Monica Franzese received the M.Sc. degree in mathematics from the II University of Naples S.U.N., Caserta, Italy, in 1999, and after one year research fellowship from the Italian National Research Council (CNR) she received her Ph.D. in 2008 from the Engineering Faculty of the University of Potenza, Italy. Her research activity during the research fellowship and the doctorate has been developed in the field of remote sensing and involved the development of statistical methods for parametric and nonparametric classification applied to problems of remote sensing. She has currently a research fellowship at the institute for Mathematics Applications (IAC), Italian National Research Council (CNR), Naples. Her current research interests include development and implementation of statistical methods for bioinformatics and systems biology.

Stefano Pignatti received the M.Sc. degree in geology from the University of Rome “La Sapienza,” Rome, Italy, in 1988. Since 1995, he works as researcher with the Institute of Methodologies for Environmental Analysis of the Italian National Research Council. His interests include data calibration and analysis of hyperspectral sensors onboard aircraft or satellites in the field of environmental applications.

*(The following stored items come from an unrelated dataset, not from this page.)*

<file path="src/rtl/seq_multiplier_4bits_pkg.sv">
// Shared constants and FSM state encoding for the sequential 4x4 shift-and-add multiplier.
package seq_multiplier_4bits_pkg;

    localparam int SIZE  = 4;
    localparam int STEPS = 4;

    typedef enum logic [1:0] {
        IDLE = 2'd0,
        CALC = 2'd1,
        DONE = 2'd2
    } state_t;

endpackage

</file>
<file path="src/rtl/seq_multiplier_4bits_adder.sv">
// 4-bit ripple-carry adder built purely from 2-input NOR gates (nine per bit).
module FullAdder_4bits_in_nor (
    input  logic [3:0] a,
    input  logic [3:0] b,
    input  logic       cin,
    output logic [3:0] sum,
    output logic       cout
);

    logic [4:0] carry;
    logic [3:0] g1, g2, g3, g4, g5, g6, g7;

    assign carry[0] = cin;

    // g4 is XNOR(a,b); g5 is (a^b)&~cin, reused by both sum and carry.
    for (genvar i = 0; i < 4; i++) begin : g_bit
        assign g1[i]       = ~(a[i]  | b[i]);
        assign g2[i]       = ~(a[i]  | g1[i]);
        assign g3[i]       = ~(b[i]  | g1[i]);
        assign g4[i]       = ~(g2[i] | g3[i]);
        assign g5[i]       = ~(g4[i] | carry[i]);
        assign g6[i]       = ~(g4[i] | g5[i]);
        assign g7[i]       = ~(carry[i] | g5[i]);
        assign sum[i]      = ~(g6[i] | g7[i]);
        assign carry[i+1]  = ~(g1[i] | g5[i]);
    end

    assign cout = carry[4];

endmodule

</file>
<file path="src/rtl/seq_multiplier_4bits.sv">
// Sequential 4x4 unsigned shift-and-add multiplier with a busy/done handshake.
module seq_multiplier_4bits
    import seq_multiplier_4bits_pkg::*;
(
    input  logic              clk,
    input  logic              rst_n,
    input  logic              start,
    input  logic [SIZE-1:0]   a,
    input  logic [SIZE-1:0]   b,
    output logic              busy,
    output logic              done,
    output logic [2*SIZE-1:0] product
);

    state_t            state, next_state;
    logic [SIZE-1:0]   m;
    logic [2*SIZE-1:0] p;
    logic [2*SIZE-1:0] p_next;
    logic [1:0]        cnt;
    logic [SIZE-1:0]   add_sum;
    logic              add_cout;

    FullAdder_4bits_in_nor u_adder (
        .a    (p[2*SIZE-1:SIZE]),
        .b    (m),
        .cin  (1'b0),
        .sum  (add_sum),
        .cout (add_cout)
    );

    // The adder carry becomes the new MSB, so 15*15 never loses a bit.
    assign p_next = p[0] ? {add_cout, add_sum, p[SIZE-1:1]}
                         : {1'b0, p[2*SIZE-1:1]};

    // NOTE: state is updated with <= so every register samples pre-edge values.
    always_ff @(posedge clk or negedge rst_n) begin
        if (!rst_n) state <= IDLE;
        else        state <= next_state;
    end

    // NOTE: next_state gets a default first so no path leaves it unassigned (no latch).
    always_comb begin
        next_state = state;
        unique case (state)
            IDLE:    if (start) next_state = CALC;
            CALC:    if (cnt == 2'(STEPS - 1)) next_state = DONE;
            DONE:    next_state = IDLE;
            default: next_state = IDLE;
        endcase
    end

    always_ff @(posedge clk or negedge rst_n) begin
        if (!rst_n) begin
            m       <= '0;
            p       <= '0;
            cnt     <= '0;
            product <= '0;
        end else begin
            case (state)
                IDLE: begin
                    if (start) begin
                        m   <= a;
                        p   <= {{SIZE{1'b0}}, b};
                        cnt <= '0;
                    end
                end
                CALC: begin
                    p   <= p_next;
                    cnt <= cnt + 2'd1;
                    if (cnt == 2'(STEPS - 1)) product <= p_next;
                end
                default: ;
            endcase
        end
    end

    assign busy = (state != IDLE);
    assign done = (state == DONE);

endmodule

</file>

He is currently the coordinator of the SAP4PRISMA scientific study for supporting the exploitation of the next Italian hyperspectral mission PRISMA (ASI).

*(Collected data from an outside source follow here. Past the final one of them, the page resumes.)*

--- src/rtl/tx_24bits.sv ---
// tx_24bits: framed serial transmitter for the header-plus-three-byte link.
// Each accepted 20-bit payload is packed into three bytes with guard zeros.
// The packed bytes follow an 0xFF sync byte. All four bytes are sent as
// 8N1 UART, LSB first, using a built-in baud counter.
// Build option: define TX_DOUBLE_STOP_EN to end every byte with two stop bits.
module tx_24bits #(
    parameter int CLK_HZ = 100_000_000,
    parameter int BAUD   = 9600
) (
    input  logic        CLK,
    input  logic        RST,
    input  logic        tx_start,
    input  logic [19:0] tx_data,
    output logic        tx,
    output logic        tx_busy,
    output logic        tx_done
);

    localparam int CPB   = CLK_HZ / BAUD;
    localparam int CNT_W = (CPB > 1) ? $clog2(CPB) : 1;

`ifdef TX_DOUBLE_STOP_EN
    localparam int NSTOP = 2;
`else
    localparam int NSTOP = 1;
`endif

    localparam logic [1:0] S_IDLE  = 2'd0;
    localparam logic [1:0] S_START = 2'd1;
    localparam logic [1:0] S_DATA  = 2'd2;
    localparam logic [1:0] S_STOP  = 2'd3;

    logic [1:0]       state;
    logic [CNT_W-1:0] baud_cnt;
    logic [2:0]       bit_idx;
    logic [1:0]       byte_idx;
    logic             stop_idx;
    logic [23:0]      word;
    logic [7:0]       shreg;
    logic             bit_end;
    logic             stop_last;

    assign bit_end   = (baud_cnt == CNT_W'(CPB - 1));
    assign stop_last = (stop_idx == 1'(NSTOP - 1));

    // Guard zeros at W[16], W[12:11] and W[0] keep every payload byte below 0xFF
    function automatic logic [23:0] pack_word(input logic [19:0] d);
        return {d[19:13], 1'b0, d[12:10], 2'b00, d[9:0], 1'b0};
    endfunction

    // Payload byte that follows byte index idx (0 = sync byte just sent)
    function automatic logic [7:0] next_byte(input logic [23:0] w, input logic [1:0] idx);
        case (idx)
            2'd0:    return w[23:16];
            2'd1:    return w[15:8];
            default: return w[7:0];
        endcase
    endfunction

    // Frame sequencer: sync byte plus three payload bytes, bit timing from baud_cnt
    always_ff @(posedge CLK or posedge RST) begin
        if (RST) begin
            state    <= S_IDLE;
            baud_cnt <= '0;
            bit_idx  <= '0;
            byte_idx <= '0;
            stop_idx <= 1'b0;
            word     <= '0;
            shreg    <= '0;
            tx       <= 1'b1;
            tx_busy  <= 1'b0;
            tx_done  <= 1'b0;
        end else begin
            tx_done <= 1'b0;
            case (state)
                S_IDLE: begin
                    baud_cnt <= '0;
                    if (tx_start) begin
                        state    <= S_START;
                        word     <= pack_word(tx_data);
                        shreg    <= 8'hFF;
                        byte_idx <= '0;
                        tx       <= 1'b0;
                        tx_busy  <= 1'b1;
                    end
                end
                S_START: begin
                    if (bit_end) begin
                        baud_cnt <= '0;
                        state    <= S_DATA;
                        bit_idx  <= '0;
                        tx       <= shreg[0];
                        shreg    <= {1'b0, shreg[7:1]};
                    end else begin
                        baud_cnt <= baud_cnt + 1'b1;
                    end
                end
                S_DATA: begin
                    if (bit_end) begin
                        baud_cnt <= '0;
                        if (bit_idx == 3'd7) begin
                            state    <= S_STOP;
                            stop_idx <= 1'b0;
                            tx       <= 1'b1;
                        end else begin
                            bit_idx <= bit_idx + 1'b1;
                            tx      <= shreg[0];
                            shreg   <= {1'b0, shreg[7:1]};
                        end
                    end else begin
                        baud_cnt <= baud_cnt + 1'b1;
                    end
                end
                S_STOP: begin
                    if (bit_end) begin
                        baud_cnt <= '0;
                        if (!stop_last) begin
                            stop_idx <= stop_idx + 1'b1;
                        end else if (byte_idx != 2'd3) begin
                            byte_idx <= byte_idx + 1'b1;
                            shreg    <= next_byte(word, byte_idx);
                            state    <= S_START;
                            tx       <= 1'b0;
                        end else begin
                            tx_done <= 1'b1;
                            // A held request restarts on the same edge so frames run back-to-back
                            if (tx_start) begin
                                state    <= S_START;
                                word     <= pack_word(tx_data);
                                shreg    <= 8'hFF;
                                byte_idx <= '0;
                                tx       <= 1'b0;
                            end else begin
                                state    <= S_IDLE;
                                byte_idx <= '0;
                                tx       <= 1'b1;
                                tx_busy  <= 1'b0;
                            end
                        end
                    end else begin
                        baud_cnt <= baud_cnt + 1'b1;
                    end
                end
                default: state <= S_IDLE;
            endcase
        end
    end

endmodule

--- config.mk ---
export PLATFORM = sky130hd
export DESIGN_NAME = tx_24bits
export DESIGN_NICKNAME = d
export VERILOG_FILES = /design/src/rtl/tx_24bits.sv
export SDC_FILE = /design/constraint.sdc
export NUM_CORES = 1
export LEC_CHECK = 0
export ABC_AREA = 0
export BUFFER_PORTS_ARGS = -buffer_cell sky130_fd_sc_hd__buf_4
export CAP_MARGIN = 10
export CORE_MARGIN = 5
export CORE_UTILIZATION = 50
export DETAILED_ROUTE_END_ITERATION = 6
export GPL_TIMING_DRIVEN = 0
export PLACE_DENSITY = 0.71
export SETUP_SLACK_MARGIN = 0.3
export SLEW_MARGIN = 20
export SYNTH_ARGS = -nofsm -noshare
export SYNTH_HDL_FRONTEND = slang
export SYNTH_SLANG_ARGS = --single-unit
--- constraint.sdc ---
create_clock -name CLK -period 2.1 [get_ports CLK]
set_clock_uncertainty 0.2 [all_clocks]
set_input_delay 0.42 -clock CLK [delete_from_list [all_inputs] [get_ports CLK]]
set_output_delay 0.42 -clock CLK [all_outputs]
set_load 0.01 [all_outputs]
# --- After elaboration in Yosys (flattened, before gate mapping) ---
# Index checks and enable logic that the tools add are counted.
op_classes:
  n_addsub: 4
  n_eq_ne: 16
  n_mux: 58
  reduce_logical: 14
op_table:
  columns: ["op", "n"]
  rows:
  - ["$mux W24", 4]
  - ["$mux W8", 7]
  - ["$pmux W24 S2", 1]
  - ["$pmux W8 S4", 1]
  - ["$pmux W14 S2", 1]
  - ["$mux W1", 23]
  - ["$mux W2", 10]
  - ["$ne A2 B2 Y1 const B", 10]
  - ["$pmux W8 S2", 1]
  - ["$reduce_and A4 Y1", 4]
  - ["$add A14 B1 Y14 const B", 1]
  - ["$eq A14 B14 Y1 const B", 1]
  - ["$mux W14", 1]
  - ["$reduce_and A6 Y1", 2]
  - ["$reduce_and A5 Y1", 2]
  - ["$mux W3", 3]
  - ["$pmux W2 S4", 1]
  - ["$pmux W3 S2", 1]
  - ["$reduce_bool A2 Y1", 3]
  - ["$eq A2 B1 Y1 const B", 2]
  - ["$eq A2 B2 Y1 const B", 2]
  - ["$logic_not A2 Y1", 2]
  - ["$pmux W1 S2", 2]
  - ["$pmux W1 S4", 1]
  - ["6 further kinds", 6]
totals:
  ff_bits: 57
  inputBits: 23
  output_inout_bits: 3
  wordCells: 102

# --- Depth between registers and ports, before layout ---
# Gate-level depths: netlist of the first run.
depth:
  ltp_word: 6
  ltp_mapped: 8
  ltp_nobuf: 6

# --- Worst setup path after synthesis of the first run ---
# No wires, ideal clock.
synth_timing:
  kind: "register to register"
  startpoint: "register state[0]"
  endpoint: "register shreg[1]"
  setup_ns: 0.104
  arrival_ns: 1.754
  required_time_ns: 1.796
  slack_ns: 0.042
  stages_incl_launch_ff: 8
  path_buffers: 1
  synth_period_minus_slack_ns: 2.058
  cell_sequence: "dfrtp_1 > inv_1 > ha_1 > buf_2 > or3b_2 > a211oi_1 > a21oi_1 > a221oi_1"
synth_via:
  elab_chain_cells: 3
  elab_cells_between_ends: 11
synth_lines:
  columns: ["element", "line", "rtl"]
  rows:
  - ["start, declared", "33", "logic [1:0] state;"]
  - ["start signal, assigned", "63", "state <= S_IDLE;"]
  - ["start signal, assigned", "79", "state <= S_START;"]
  - ["start signal, assigned", "90", "state <= S_DATA;"]
  - ["$eq A2 B2 Y1 or $eq A2 B1 Y1 (tied branches)", "75", "case (state)"]
  - ["$ne A2 B2 Y1 (no line)", null, null]
  - ["$reduce_and A5 Y1 (no line)", null, null]
  - ["end signal, assigned", "93", "shreg <= {1'b0, shreg[7:1]};"]
  - ["end signal, assigned", "108", "shreg <= {1'b0, shreg[7:1]};"]
  - ["end signal, assigned", "121", "shreg <= next_byte(word, byte_idx);"]
  - ["end, declared", "39", "logic [7:0] shreg;"]
# Several ways; a longest one is shown, not always the timed one.
# A chain may end at the register's enable or synchronous reset.

# --- Final worst setup path of the first run ---
layout_timing:
  startpoint: "register state[0]"
  endpoint: "register shreg[2]"
# The elaborated chain is that of the path after synthesis.

==> impl_metrics.py, run 1 <==
metrics = {
    "setup_path": {
        "crit_slowest_cell": "or3b_4",
        "endpoint_kind": "flop",
        "crit_path_cell_trace": "buf_4, ha_4, or3b_4, a211oi_4, a21oi_2, a221oi_2",
        "cp_max_fo": 4,
        "cp.buffers_inverters": 1,
        "crit_arrival_ps": 2170,
        "worst_path_dominant_cell_family": "compound AO/OA/AOI/OAI gates",
        "max_stage_delay_ps": 430,
        "crit_type": "flop to flop",
        "required_ps": 2130,
        "start_kind": "flop",
    },
    "global_route": {
        "grt_pass1_wl_um": 16770,
        "overflow": 0,
        "antenna_found_initial": 0,
        "grt_max_degree": 32,
        "track_usage_pct": 24.79,
        "grt_pass1_vias": 3305,
    },
    "power": {
        "ir_worst_vdd_mv": 0.3228,
        "leakage_nw": 2.001,
        "power.total_mw": 1.776,
        "power_per_cell_area_nw_per_um2": 354.9,
    },
    "synth": {
        "synth_compound_area_share_pct": 22.60,
        "synth_edf_count": 0,
        "synth-simple-area-share_pct": 23.25,
        "synthFlopType": "dfrtp_1",
        "syn_nets": 403,
        "syn_inst": 368,
        "syn_avg_cell_area_um2": 8.905,
        "syn-cell-area_um2": 3277,
        "synthMuxAreaShare_pct": 0.9927,
        "ys_warn_count": 0,
        "synth_top_family_by_area": "simple AND/OR/NAND/NOR gates",
        "ys_ff_latch": 52,
        "ys_seq_area_share_pct": 39.75,
        "synth_cell_types": 52,
        "synth-xor-area-share_pct": 2.405,
        "synth_fa_ha_area_share_pct": 4.582,
        "synth-async-reset-ratio_pct": 100.0,
    },
    "timing": {
        "hold_violations": 0,
        "period_share_pct": 101.8,
        "period_needed_ps": 2139,
        "maxSlewViolCount": 0,
        "finalSetupViolCount": 2,
        "rsz0062_at_grt": "yes",
        "worst_pin_slew_ps": 553.8,
        "timing.final.ws_setup_ps": -38.69,
        "max_slew_margin_pct": 63.08,
        "timing.fmax_mhz": 467.6,
        "timing.setup.tns_ps": -76.81,
    },
    "floorplan": {
        "dieWidth_um": 90.96,
        "die_area_um2": 8273,
        "start_util_pct": 51.61,
        "chipHeight_um": 90.96,
        "ios": 26,
        "rows": 29,
        "core_um2": 6350,
    },
    "run_status": {
        "status": "complete, but fails checks",
        "violations": "setup timing",
    },
    "clocking": {
        "clockBufferDepth": 2,
        "cts_made_buffers": 5,
        "clk_latency_ps": 330,
        "h-tree-depth": 2,
        "cts-root-buf": "clkbuf_8",
        "cts_tree": "yes",
        "clock_sinks": 52,
        "clk_pin_slew_worst_paths_ps": 110,
    },
    "placed_design": {
        "io_buffers": 24,
        "hpwl_um": 6028,
        "placed_cells": 471,
        "gp_congestion": 0.8692,
    },
    "final_layout": {
        "instances_no_fill": 540,
        "diodes": 0,
        "num-nets-final": 497,
        "layout-drive-gt1-share_pct": 44.28,
        "area_delta_synth_final_pct": 52.73,
    },
    "drt": {
        "dr.pass1.iters": 5,
        "dr.first_iter.drc_count": 337,
        "post_drt_wl_per_cell_um": 23.03,
        "avgViaCountPerCell": 6.661,
        "drcViolationCount": 0,
        "routed_wl_um": 12440,
        "antenna_left": 0,
        "vias": 3597,
    },
    "hold_path": {
        "hold_path.class": "input pin to flop",
    },
    "flow_run": {
        "cap_violations": 0,
    },
}
-- worst min-delay path, cell delays in order --
cell      delay (ps)
buf_4             80
a31oi_1           70
o211ai_1          70
-- through the flow --
step	area [µm²]	hold WS (ps)	util [%]	setup WS, ps
after global placement	3620	272.8	57.00	-156.2
after CTS	4408	146.8	69.42	0.5775
after global routing	5005	165.0	78.82	-159.2
final	5005	154.5	78.82	-38.69
after floorplan	3343	249.4	-	189.0
after detailed placement	3667	119.2	57.75	-148.1
-- final timing paths --
| check | start | to | slack [ps] | cells past startpoint |
|---|---|---|---|---|
| min in group asynchronous | RST | word[9]$_DFFE_PP0P_ | 320 | 3 |
| worst min register to register | shreg[7]$_DFFE_PP0P_ | shreg[7]$_DFFE_PP0P_ | 340 | 2 |
| worst max-delay path | state[0]$_DFFE_PP0P_ | shreg[2]$_DFFE_PP0P_ | -40 | 6 |
| max in group asynchronous | RST | word[20]$_DFFE_PP0P_ | 810 | 5 |
| worst max register to register | state[0]$_DFFE_PP0P_ | shreg[2]$_DFFE_PP0P_ | -40 | 6 |
| worst min-delay path | tx_data[0] | word[1]$_DFFE_PP0P_ | 150 | 3 |
-- cells in the mapped netlist (all sizes together) (12+ instances only) --
cell	number	area, µm²
ha	12	150.1
nor2b	26	162.7
a31oi	22	137.6
nand4	24	150.1
o21ai	19	95.09
dfrtp	51	1276
nand2	33	123.9
clkbuf	14	52.55
buf	12	86.33
inv	19	71.32
nor2	19	71.32
o211ai	22	165.2
-- cell usage in the layout, fill, tap and decap left out, types with 5 or more instances in the layout --
master    instances
nor2_1            7
a31oi_1          21
o211ai_1         22
o21ai_0           6
buf_4            61
xor2_1            8
clkbuf_1          5
nand4_1          24
o21ai_1           7
inv_1            13
nor2_4           12
clkbuf_8          7
buf_12            5
nor2b_1          24
a221oi_2          6
ha_4              7
buf_6            25
dfrtp_1          50
nand2_1          30
-- state kept, by name, indices dropped and copies added, names as in the netlist --
| name | flops |
|---|---|
| word | 20 |
| baud_cnt | 14 |
| shreg | 8 |
| bit_idx | 3 |
| byte_idx | 2 |
| state | 2 |
| tx | 1 |
| tx_busy | 1 |
| tx_done | 1 |
-- cells by family (layout without fill, tap and decap cells) --
kind of cell,count (synthesis),in the layout
flip-flops,52,52
buffers and inverters,45,140
multiplexers,3,3
XOR/XNOR,9,9
AO/OA/AOI/OAI,106,106
adder cells (fa/ha/maj),12,12
AND/OR/NAND/NOR,141,141
-- what timing repair did --
action | CTS | global route
gates cloned | 4 | 1
pin swaps | 21 | 61
hold buffers | 1 | 0
endpoints found under the setup margin | 51 | 50
resized for setup | 84 | 88
hold endpoints to repair | 31 | 0
buffers inserted | 30 | 25
-- power by group --
part | internal, mW | total, mW | switching (mW)
sequential | 1.00 | 1.00 | 0.000624
clock | 0.240 | 0.626 | 0.386
combinational | 0.0620 | 0.148 | 0.0860
total | 1.30 | 1.78 | 0.472
-- per-layer routing --
layer	GRT usage [%]	vias up	share of wire, %
met5	0	-	0
met4	9.169	0	3.2
met3	3.967	45	7.7
met2	40.69	211	49
met1	33.07	1790	40
li1	-	1551	-
-- area by class of cell --
class                      count  area, µm²
fill                         317       1345
buffer                        26      240.2
clock buffer                   5      68.82
multi-input combinational    271       2336
sequential                    52       1304
clock inverter                 3      22.52
inverter                      19      78.83
timing repair buffer          87      858.3
tap                           77      96.34
Power figures use the tool's default switching activity.
==> run 2, diff against run 1 <==
==> constraint.sdc (replaced) <==
create_clock -name CLK -period 2.1 [get_ports CLK]
set_clock_uncertainty 0.2 [all_clocks]
set_input_delay 0.525 -clock CLK [delete_from_list [all_inputs] [get_ports CLK]]
set_output_delay 0.525 -clock CLK [all_outputs]
set_load 0.01 [all_outputs]
==> run 2 against run 1 <==
  * The flow still finishes with violations (setup timing)
  * Core utilization fell by 6.5 points
  * Highest routed layer unchanged
  * Worst setup slack got worse by 7.7 ps
  * Routed wire length fell by 15%
  * Global-route usage fell by 0.59 points
  * Power fell by 0.56%
  * Sequential share of layout area rose by 2.4 points
  * Critical path depth rose by 1
  * Largest cell class unchanged
  * Clock power rose by 1%
==> impl_metrics.py, run 2 (synthesis results as in run 1) <==
metrics = {
    "setup_path": {
        "start_kind": "flop",
        "required_ps": 2130,
        "crit_arrival_ps": 2170,
        "endpoint_kind": "flop",
        "crit_type": "flop to flop",
        "cp_max_fo": 4,
    },
    "placed_design": {
        "io_buffers": 24,
        "place_area_um2": 3649,
        "gp_congestion": 0.7998,
        "hpwl_um": 6184,
    },
    "floorplan": {
        "dieWidth_um": 90.96,
        "start_util_pct": 51.61,
        "core_um2": 6350,
        "die_area_um2": 8273,
        "chipHeight_um": 90.96,
        "rows": 29,
        "ios": 26,
    },
    "drt": {
        "dr.pass1.iters": 5,
        "met2_length_um": 5258,
        "routed_wl_um": 10580,
        "top_layer": "met4",
        "drcViolationCount": 0,
        "avgViaCountPerCell": 6.535,
        "vias": 3359,
        "antenna_left": 0,
        "dr.first_iter.drc_count": 240,
        "post_drt_wl_per_cell_um": 20.59,
        "route.met3.wl_um": 744,
        "wl_met1_um": 4215,
    },
    "final_layout": {
        "num-nets-final": 471,
        "final_area_um2": 4593,
        "top_register": "word",
        "largest_reg_flops": 20,
        "area_delta_synth_final_pct": 40.17,
        "top_regs": "word: 20 flops, baud_cnt: 14 flops, shreg: 8 flops",
        "final_common_cell": "dfrtp_1",
        "fill_cells": 403,
        "final_cell_mix": "dfrtp_1 (48), buf_4 (43), nand2_1 (32), nor2b_1 (25), nand4_1 (24)",
        "layout-drive-gt1-share_pct": 39.36,
        "utilization_pct": 72.34,
        "diodes": 0,
    },
    "clocking": {
        "ctsHoldBuffers": 0,
        "cts_made_buffers": 5,
        "h-tree-depth": 2,
        "clockBufferDepth": 2,
        "clock_sinks": 52,
        "cts-root-buf": "clkbuf_8",
        "cts_tree": "yes",
        "clk_latency_ps": 310,
        "clk_pin_slew_worst_paths_ps": 100,
    },
    "power": {
        "leakage_nw": 1.825,
        "ir_worst_vdd_mv": 0.2891,
        "power.total_mw": 1.766,
        "power_per_cell_area_nw_per_um2": 384.5,
    },
    "global_route": {
        "track_usage_pct": 24.19,
        "grt_pass1_wl_um": 16570,
        "overflow": 0,
        "grt_max_degree": 32,
        "antenna_found_initial": 0,
        "grt_pass1_vias": 3223,
    },
    "timing": {
        "period_needed_ps": 2146,
        "worst_pin_slew_ps": 724.5,
        "hold_violations": 0,
        "rsz0062_at_grt": "yes",
        "timing.final.ws_setup_ps": -46.35,
        "max_slew_margin_pct": 51.60,
        "maxSlewViolCount": 0,
        "period_share_pct": 102.2,
        "finalSetupViolCount": 1,
        "timing.fmax_mhz": 465.9,
    },
    "flow_run": {
        "cap_violations": 0,
    },
    "run_status": {
        "status": "complete, but fails checks",
        "violations": "setup timing",
    },
    "hold_path": {
        "hold_path.class": "input pin to async pin",
    },
}
## run 2: what timing repair did
item | CTS | global route
gates cloned | 4 | 1
resized for setup | 81 | 58
endpoints found under the setup margin | 51 | 51
setup buffers | 22 | 9
hold endpoints to repair | 0 | 0
pin swaps | 27 | 44
## run 2: layer usage
layer,vias up,track usage (%)
li1,1502,-
met1,1647,33.02
met2,171,40.20
met3,39,3.306
met4,0,6.968
met5,-,0
## run 2: per-stage QoR
step                hold WS, ps  cells  setup slack, ps  setup TNS [ps]
floorplan                 249.4    368            181.7               0
global placement          273.7    469           -285.3           -5547
detailed placement        285.8    470           -270.4           -5958
CTS                       144.5    504            25.35               0
global route              170.4    514           -84.52          -309.0
finish                    119.0    514           -46.35          -46.35
## run 2: layout make-up
class	instances	area [µm²]	area share [%]
multi-input cells	271	2173	47.32
flip-flops and latches	52	1306	28.44
repair buffers	61	616.8	13.43
plain buffers	26	222.7	4.849
well taps	77	96.34	2.098
clock buffers	6	82.58	1.798
inverters	19	80.08	1.743
clock inverters	2	15.01	0.3269
## run 2: final timing paths
kind	endpoint	cells after the start	startpoint	slack (ps)
max	shreg[1]$_DFFE_PP0P_	7	state[0]$_DFFE_PP0P_	-50
min	state[1]$_DFFE_PP0P_	2	RST	120
max reg2reg	shreg[1]$_DFFE_PP0P_	7	state[0]$_DFFE_PP0P_	-50
min reg2reg	shreg[7]$_DFFE_PP0P_	2	shreg[7]$_DFFE_PP0P_	340
max in group asynchronous	word[20]$_DFFE_PP0P_	3	RST	1050
min in group CLK	word[13]$_DFFE_PP0P_	3	tx_data[10]	270
## run 2: where the power goes
group	total, mW	internal, mW	switching, mW
combinational	0.132	0.0554	0.0766
sequential	1.00	1.00	0.000685
clock	0.632	0.268	0.364
total	1.77	1.33	0.441
## run 2: critical path, cell delays in order, from the launching register on
cell and delay [ps]:
dfrtp_2 440, inv_4 80, ha_4 180, buf_8 110, or3b_4 410, a211oi_4 320
a21oi_2 70, a221oi_2 250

Carmine Serio received his degrees with honour in physics from University of Naples, Italy on February 1978. Since joining the University of Naples as an Assistant Professor in 1984, he has led projects and studies in the area of radiative transfer modelling applied to the remote sensing of Earth atmosphere. From 1990 to 1992 he acted as temporary Professor of General Physics at University of Naples. In 1992 he joined University of Basilicata, Italy, where he currently leads a research group in infrared and visible spectroscopy applied to remote sensing of aerosol, atmospheric gas constituents and temperature, surface parameters. He is Principal Investigator in various projects in the area of high spectral resolution infrared sounders from satellite. These projects include the interferometric monitoring for greenhouse gases (IMG of the Japanese NASDA), the infrared atmospheric sounder interferometer (IASI of the French Space Agency, CNES, and EUMETSAT), the radiation explorer in the far infrared (REFIR, a three-year EU project supported within the 4th framework programme), the Meteosat Third Generation Infrared Sounder (MTG-IRS a joint programme ESA/EUMETSAT), IASI-next-generation (IASI-NG of CNES and EUMETSAT). He is permanent member of the TOVS working group, elected member and then Secretary of the International Radiation Commission (term 2001–2008). Because of his expertise he has acted as reviewer of satellite experiments and projects. He teaches at the School of Engineering of University of Basilicata, where he is currently Full Professor of General Physics.